In 1902 werd De Koe administrateur in de kolonie Walden van Frederik van Eeden. Hij voelde zich met name aangetrokken tot de ideeën van de Vereeniging Gemeenschappelijk Grondbezit (GGB). Toch kreeg hij ruzie met Van Eeden. Het vertrouwen en blijmoedig streven naar een christelijk eiland en de nuchtere werkelijkheid van het kolonieleven, leerde de deelnemers de beperkingen. In 1903 verliet het gezin Walden en woonde De Koe een tijdlang overspannen in Sexbierum bij zijn ouders.

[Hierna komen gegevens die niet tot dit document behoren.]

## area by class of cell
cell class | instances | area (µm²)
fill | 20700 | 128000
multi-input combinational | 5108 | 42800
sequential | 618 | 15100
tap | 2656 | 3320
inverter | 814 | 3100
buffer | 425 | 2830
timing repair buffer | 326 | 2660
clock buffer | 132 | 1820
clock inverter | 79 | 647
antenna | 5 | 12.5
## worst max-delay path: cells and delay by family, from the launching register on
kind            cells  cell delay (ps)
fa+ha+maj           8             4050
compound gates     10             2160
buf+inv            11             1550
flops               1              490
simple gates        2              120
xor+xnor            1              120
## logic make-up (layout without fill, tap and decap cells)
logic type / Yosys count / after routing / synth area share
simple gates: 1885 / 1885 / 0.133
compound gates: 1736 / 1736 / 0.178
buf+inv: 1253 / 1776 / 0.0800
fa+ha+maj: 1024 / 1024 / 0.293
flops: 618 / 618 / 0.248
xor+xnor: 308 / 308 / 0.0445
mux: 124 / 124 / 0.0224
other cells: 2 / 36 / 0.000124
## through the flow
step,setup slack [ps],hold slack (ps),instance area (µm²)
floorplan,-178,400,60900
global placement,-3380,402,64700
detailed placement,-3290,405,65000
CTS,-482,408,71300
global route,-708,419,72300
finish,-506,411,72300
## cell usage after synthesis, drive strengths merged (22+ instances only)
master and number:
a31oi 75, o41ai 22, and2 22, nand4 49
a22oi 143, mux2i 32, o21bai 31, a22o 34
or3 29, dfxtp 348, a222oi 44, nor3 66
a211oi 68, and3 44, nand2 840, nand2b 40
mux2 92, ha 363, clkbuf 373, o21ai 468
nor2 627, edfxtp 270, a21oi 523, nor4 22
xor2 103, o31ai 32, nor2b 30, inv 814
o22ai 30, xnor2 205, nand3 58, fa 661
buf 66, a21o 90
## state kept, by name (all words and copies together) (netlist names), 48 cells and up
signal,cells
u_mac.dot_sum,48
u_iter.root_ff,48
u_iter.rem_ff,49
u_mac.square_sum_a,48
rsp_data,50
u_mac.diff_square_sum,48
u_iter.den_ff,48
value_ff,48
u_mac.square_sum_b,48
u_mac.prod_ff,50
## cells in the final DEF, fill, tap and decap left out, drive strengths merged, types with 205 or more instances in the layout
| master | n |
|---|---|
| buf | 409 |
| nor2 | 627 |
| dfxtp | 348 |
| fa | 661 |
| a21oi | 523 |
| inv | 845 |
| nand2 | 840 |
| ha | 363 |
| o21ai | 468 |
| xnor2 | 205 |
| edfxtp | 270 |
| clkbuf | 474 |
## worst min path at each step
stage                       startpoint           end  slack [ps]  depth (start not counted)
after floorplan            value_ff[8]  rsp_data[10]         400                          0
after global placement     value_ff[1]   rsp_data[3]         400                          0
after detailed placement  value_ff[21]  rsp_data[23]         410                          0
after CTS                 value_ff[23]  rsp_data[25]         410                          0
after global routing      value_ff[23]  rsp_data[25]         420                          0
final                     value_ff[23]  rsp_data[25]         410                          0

Vervolgens verhuisde het gezin naar Bussum, waar De Koe rechten en staatsinrichting studeerde. In Bussum zat hij als Tolstojaan voor de SDAP in de gemeenteraad. In 1908 volgde zijn benoeming tot directeur van het pas geopende Ons Huis in Rotterdam. Daar hield hij zich bezig met het volkshuiswerk en de gemeenschapsvorming. Ook in Rotterdam werd hij raadslid voor de SDAP. De rechtlijnige De Koe botste hier vaak met anderen. In 1929 ging hij met vervroegd pensioen en vestigde zich te Lochem. Hoewel aan het eind van zijn leven zijn gezondheid het sterk liet afweten, weigerde hij de hulp van artsen.